New Faculty

Maximizing Mentorship: Strategies for Academic Success

By Shaun Lynch, MS, MMSc, PA-CAugust 24, 2016

Credit: PAEA

One new PA educator explains how cultivating relationships with mentors meant the difference between sinking or swimming in his new role.

I believe teaching is a calling, and I began to hear the whispers when I was a student in PA school. The voices grew louder when I began practicing clinically and started precepting students. And I could no longer ignore the shouts when an opportunity was presented less than two years ago for a PA faculty appointment to work in PA education.

We all know how challenging that first year can be transitioning from the clinical arena into the classroom. For me, one thing has proven to be personally beneficial in decreasing the learning curve that comes with the shift into academia — mentors. We have all had mentors in our lives — people we have looked up to and respected who taught or guided us as we progressed through our personal and professional lives. It may have been a parent, other relative, high school teacher, coach, professor, clinician, or a colleague.

Since mentors had often played a significant role in my life, I was proactive in pursuing senior faculty at my current program and at other PA programs nationally who could foster my growth in education. To my surprise, I found extremely successful individuals who were willing to do whatever they could to cultivate the skills I would need for academic success in PA education. I think this was due, in part, to asking people who shared similar values and goals.

Teaching, scholarship, and service are typically regarded as the “3 pillars of academia” and frequently used at institutions as areas for determining promotion and tenure. Here are my strategies for successfully using mentorship in each of these categories.

1. Teaching.  Most of us enter education because we want to teach. I was no different as I value the privilege of instructing and mentoring our next generation of PAs. As I discovered that certain colleagues had “the gift” for effectively educating students, I reached out to them. How were they able to alleviate anxiety about teaching less familiar medical topics and clinical skills? How did they handle course management and assessment?

I also attended an educational workshop at the national level, where a faculty member from another institution engaged and inspired me as a teacher, enthusiastically sharing their successes and challenges in the classroom. As a new faculty member, I quickly realized that students can present challenges, and having experienced guidance can be a lifesaver in navigating potentially difficult situations.
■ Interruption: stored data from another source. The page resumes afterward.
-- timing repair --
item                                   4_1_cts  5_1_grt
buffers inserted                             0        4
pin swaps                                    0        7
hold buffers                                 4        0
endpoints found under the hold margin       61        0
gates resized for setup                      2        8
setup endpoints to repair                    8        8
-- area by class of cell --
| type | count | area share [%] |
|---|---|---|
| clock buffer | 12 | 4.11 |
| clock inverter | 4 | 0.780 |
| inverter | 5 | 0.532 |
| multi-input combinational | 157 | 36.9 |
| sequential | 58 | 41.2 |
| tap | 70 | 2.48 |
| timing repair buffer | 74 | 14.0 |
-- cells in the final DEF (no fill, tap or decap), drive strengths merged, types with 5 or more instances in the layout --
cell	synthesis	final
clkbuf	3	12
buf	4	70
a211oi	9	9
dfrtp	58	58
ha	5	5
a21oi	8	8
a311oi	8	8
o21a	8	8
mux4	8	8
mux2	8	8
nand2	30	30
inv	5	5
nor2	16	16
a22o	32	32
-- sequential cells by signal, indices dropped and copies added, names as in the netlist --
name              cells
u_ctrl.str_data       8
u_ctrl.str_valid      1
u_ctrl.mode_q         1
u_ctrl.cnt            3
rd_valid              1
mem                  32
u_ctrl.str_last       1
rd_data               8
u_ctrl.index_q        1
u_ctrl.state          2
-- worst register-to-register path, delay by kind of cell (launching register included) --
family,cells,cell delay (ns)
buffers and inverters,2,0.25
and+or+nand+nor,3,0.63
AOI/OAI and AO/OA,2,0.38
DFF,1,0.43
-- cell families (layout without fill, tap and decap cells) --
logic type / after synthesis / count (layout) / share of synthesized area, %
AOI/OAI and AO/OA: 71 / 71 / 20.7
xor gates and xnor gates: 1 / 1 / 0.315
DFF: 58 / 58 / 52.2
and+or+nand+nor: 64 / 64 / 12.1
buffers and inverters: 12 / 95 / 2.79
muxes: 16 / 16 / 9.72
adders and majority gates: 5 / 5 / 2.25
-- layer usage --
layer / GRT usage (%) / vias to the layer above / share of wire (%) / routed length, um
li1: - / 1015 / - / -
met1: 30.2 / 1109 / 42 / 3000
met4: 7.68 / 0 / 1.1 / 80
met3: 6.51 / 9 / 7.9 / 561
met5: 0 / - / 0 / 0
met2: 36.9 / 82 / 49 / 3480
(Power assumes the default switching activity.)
`src/rtl/abro_input_conditioner_pkg.sv`:
```
// rtl/abro_input_conditioner_pkg.sv - shared ABRO front-end defaults and types
package abro_input_conditioner_pkg;

   // Kept here so the ABRO state machine bench and this block agree on timing.
   localparam int ABRO_SYNC_STAGES     = 2;
   localparam int ABRO_DEBOUNCE_CYCLES = 4;
   localparam int ABRO_CNT_W           = 8;

   typedef enum logic [1:0] {
      EDGE_NONE = 2'd0,
      EDGE_RISE = 2'd1,
      EDGE_FALL = 2'd2
   } edge_e;

endpackage

```
`src/rtl/abro_input_conditioner_channel.sv`:
```
// rtl/abro_input_conditioner_channel.sv - one input: synchroniser, debounce counter, clean level, edge pulses
module abro_debounce_channel
   import abro_input_conditioner_pkg::*;
#(
   parameter int SYNC_STAGES     = ABRO_SYNC_STAGES,
   parameter int DEBOUNCE_CYCLES = ABRO_DEBOUNCE_CYCLES,
   parameter int CNT_W           = ABRO_CNT_W
) (
   input  logic clk,
   input  logic rst,
   input  logic raw_i,
   output logic clean_o,
   output logic rise_o,
   output logic fall_o,
   output logic idle_o
);

   localparam logic [CNT_W-1:0] CNT_MAX = CNT_W'(DEBOUNCE_CYCLES - 1);

   logic [SYNC_STAGES-1:0] sync_q;
   logic [CNT_W-1:0]       cnt_q, cnt_d;
   logic                   clean_q, clean_d;
   edge_e                  edge_q, edge_d;
   logic                   sync_bit;

   assign sync_bit = sync_q[SYNC_STAGES-1];

   always_ff @(posedge clk or posedge rst) begin
      if (rst) begin
         sync_q  <= '0;
         cnt_q   <= '0;
         clean_q <= 1'b0;
         edge_q  <= EDGE_NONE;
      end else begin
         sync_q  <= {sync_q[SYNC_STAGES-2:0], raw_i};
         cnt_q   <= cnt_d;
         clean_q <= clean_d;
         edge_q  <= edge_d;
      end
   end

   // The pulse is registered alongside clean so both become visible on the same edge.
   always_comb begin
      cnt_d   = cnt_q;
      clean_d = clean_q;
      edge_d  = EDGE_NONE;
      if (sync_bit == clean_q) begin
         cnt_d = '0;
      end else if (cnt_q == CNT_MAX) begin
         cnt_d   = '0;
         clean_d = sync_bit;
         edge_d  = sync_bit ? EDGE_RISE : EDGE_FALL;
      end else begin
         cnt_d = cnt_q + 1'b1;
      end
   end

   assign clean_o = clean_q;
   assign rise_o  = (edge_q == EDGE_RISE);
   assign fall_o  = (edge_q == EDGE_FALL);
   assign idle_o  = (cnt_q == '0) && (sync_bit == clean_q);

endmodule

```
`src/rtl/abro_input_conditioner.sv`:
```
// rtl/abro_input_conditioner.sv - synchronises and debounces raw A/B pins for the ABRO state machine
module abro_input_conditioner
   import abro_input_conditioner_pkg::*;
#(
   parameter int SYNC_STAGES     = ABRO_SYNC_STAGES,
   parameter int DEBOUNCE_CYCLES = ABRO_DEBOUNCE_CYCLES,
   parameter int CNT_W           = ABRO_CNT_W
) (
   input  logic clk,
   input  logic rst,
   input  logic A_raw,
   input  logic B_raw,
   output logic A_clean,
   output logic B_clean,
   output logic A_rise,
   output logic B_rise,
   output logic A_fall,
   output logic B_fall,
   output logic settled
);

   logic a_idle, b_idle;

   abro_debounce_channel #(
      .SYNC_STAGES    (SYNC_STAGES),
      .DEBOUNCE_CYCLES(DEBOUNCE_CYCLES),
      .CNT_W          (CNT_W)
   ) u_chan_a (
      .clk    (clk),
      .rst    (rst),
      .raw_i  (A_raw),
      .clean_o(A_clean),
      .rise_o (A_rise),
      .fall_o (A_fall),
      .idle_o (a_idle)
   );

   abro_debounce_channel #(
      .SYNC_STAGES    (SYNC_STAGES),
      .DEBOUNCE_CYCLES(DEBOUNCE_CYCLES),
      .CNT_W          (CNT_W)
   ) u_chan_b (
      .clk    (clk),
      .rst    (rst),
      .raw_i  (B_raw),
      .clean_o(B_clean),
      .rise_o (B_rise),
      .fall_o (B_fall),
      .idle_o (b_idle)
   );

   assign settled = a_idle & b_idle;

endmodule

```
File: src/rtl/mbist_fail_logger.sv
// MBIST fail logger: run FSM, saturating fail counter and a fail-entry FIFO.
// Optional stop-on-first-fail behaviour is enabled with MBIST_STOP_ON_FAIL_EN.
module mbist_fail_logger #(
  parameter int ADDR_W = 6,
  parameter int DEPTH  = 4,
  parameter int CNT_W  = 8
) (
  input  logic              clk,
  input  logic              rst_n,
  input  logic              start,
  input  logic              test_done,
  input  logic              cmp_valid,
  input  logic              gt,
  input  logic              eq,
  input  logic              lt,
  input  logic [ADDR_W-1:0] addr,
  input  logic [7:0]        data_t,
  input  logic [7:0]        ramout,
  output logic              busy,
  output logic              done,
  output logic              pass,
  output logic [CNT_W-1:0]  fail_cnt,
  output logic              overflow,
  output logic              log_valid,
  input  logic              log_ready,
  output logic [ADDR_W-1:0] log_addr,
  output logic [7:0]        log_exp,
  output logic [7:0]        log_act
`ifdef MBIST_STOP_ON_FAIL_EN
  ,
  output logic              stop_req
`endif
);

  localparam int PTR_W = $clog2(DEPTH);

  typedef enum logic [1:0] {
    IDLE = 2'd0,
    RUN  = 2'd1,
    DONE = 2'd2
  } state_t;

  typedef struct packed {
    logic [ADDR_W-1:0] addr;
    logic [7:0]        exp;
    logic [7:0]        act;
  } entry_t;

  state_t state;
  state_t state_nxt;

  entry_t mem [DEPTH];
  entry_t head;
  entry_t wr_entry;

  logic [PTR_W:0] wr_ptr;
  logic [PTR_W:0] rd_ptr;

  logic run_go;
  logic stop_hold;
  logic fail_ev;
  logic full;
  logic empty;
  logic pop;
  logic push;
  logic drop;

  // gt/lt are informational only: eq alone decides pass or fail
  logic unused_flags;
  assign unused_flags = gt ^ lt;

  assign run_go = start & (state != RUN);

`ifdef MBIST_STOP_ON_FAIL_EN
  assign stop_hold = stop_req;
`else
  assign stop_hold = 1'b0;
`endif

  assign fail_ev = (state == RUN) & cmp_valid
                 & ~eq & ~stop_hold;

  assign empty = (wr_ptr == rd_ptr);
  assign full  = (wr_ptr[PTR_W] != rd_ptr[PTR_W])
               & (wr_ptr[PTR_W-1:0] == rd_ptr[PTR_W-1:0]);

  assign pop  = log_valid & log_ready;
  assign push = fail_ev & (~full | pop);
  assign drop = fail_ev & full & ~pop;

  // ---------------- FSM ----------------
  always_ff @(posedge clk or negedge rst_n) begin
    if (!rst_n) begin
      state <= IDLE;
    end else begin
      state <= state_nxt;
    end
  end

  always_comb begin
    state_nxt = state;
    unique case (state)
      IDLE: if (start)     state_nxt = RUN;
      RUN:  if (test_done) state_nxt = DONE;
      DONE: if (start)     state_nxt = RUN;
      default:             state_nxt = IDLE;
    endcase
  end

  always_comb begin
    busy = (state == RUN);
    done = (state == DONE);
    pass = (state == DONE) & (fail_cnt == '0);
  end

  // ---------------- counter / overflow ----------------
  always_ff @(posedge clk or negedge rst_n) begin
    if (!rst_n) begin
      fail_cnt <= '0;
      overflow <= 1'b0;
    end else if (run_go) begin
      fail_cnt <= '0;
      overflow <= 1'b0;
    end else begin
      if (fail_ev && (fail_cnt != '1)) begin
        fail_cnt <= fail_cnt + 1'b1;
      end
      if (drop) begin
        overflow <= 1'b1;
      end
    end
  end

`ifdef MBIST_STOP_ON_FAIL_EN
  always_ff @(posedge clk or negedge rst_n) begin
    if (!rst_n) begin
      stop_req <= 1'b0;
    end else if (run_go) begin
      stop_req <= 1'b0;
    end else if (fail_ev) begin
      stop_req <= 1'b1;
    end
  end
`endif

  // ---------------- FIFO ----------------
  // a new run clears the log even if a pop is requested on the same edge
  always_ff @(posedge clk or negedge rst_n) begin
    if (!rst_n) begin
      wr_ptr <= '0;
      rd_ptr <= '0;
    end else if (run_go) begin
      wr_ptr <= '0;
      rd_ptr <= '0;
    end else begin
      if (push) begin
        wr_ptr <= wr_ptr + 1'b1;
      end
      if (pop) begin
        rd_ptr <= rd_ptr + 1'b1;
      end
    end
  end

  always_comb begin
    wr_entry      = '0;
    wr_entry.addr = addr;
    wr_entry.exp  = data_t;
    wr_entry.act  = ramout;
  end

  always_ff @(posedge clk) begin
    if (push) begin
      mem[wr_ptr[PTR_W-1:0]] <= wr_entry;
    end
  end

  assign head      = mem[rd_ptr[PTR_W-1:0]];
  assign log_valid = ~empty;
  assign log_addr  = head.addr;
  assign log_exp   = head.exp;
  assign log_act   = head.act;

endmodule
2. Scholarship.  The most daunting aspect of education for me — and probably for most new as well as some established faculty — is scholarship. Lack of time, limited experience, an endless choice of topics, and uncertainty about what qualifies as scholarship can be significant barriers. Mentors from other institutions provided me with extremely valuable advice: reflect on where my interest or expertise lie, either clinically or in PA education; then promote this knowledge with others in the form of writing or presenting to colleagues at a regional, state, or national venue.

With the guidance of a mentor, I recently wrote a clinical review article that was accepted for publication and also     submitted abstracts for an upcoming national professional conference. When I had a grant proposal that was not accepted, a mentor taught me how to turn it into an opportunity to rework it for another venue. It’s also valuable to have mentors at different types of institutions and programs who can best show you unique ways of approaching similar ideas.

3. Service.  One of the best things that your PA program can do for you as a new faculty member is send you to either the PAEA Education Forum or a PandoTM workshop. It will give you the chance to network and meet faculty from other institutions and to realize what a great support system you have at the national level in PA education. Mentors have been invaluable with information, contacts, and resources as I have sought leadership opportunities to provide service. They have encouraged me to apply to PAEA committees of interest, to serve as a moderator at conferences, to become part of workgroups, and to see what opportunities might be available to help foster local community initiatives that are part of a larger national campaign.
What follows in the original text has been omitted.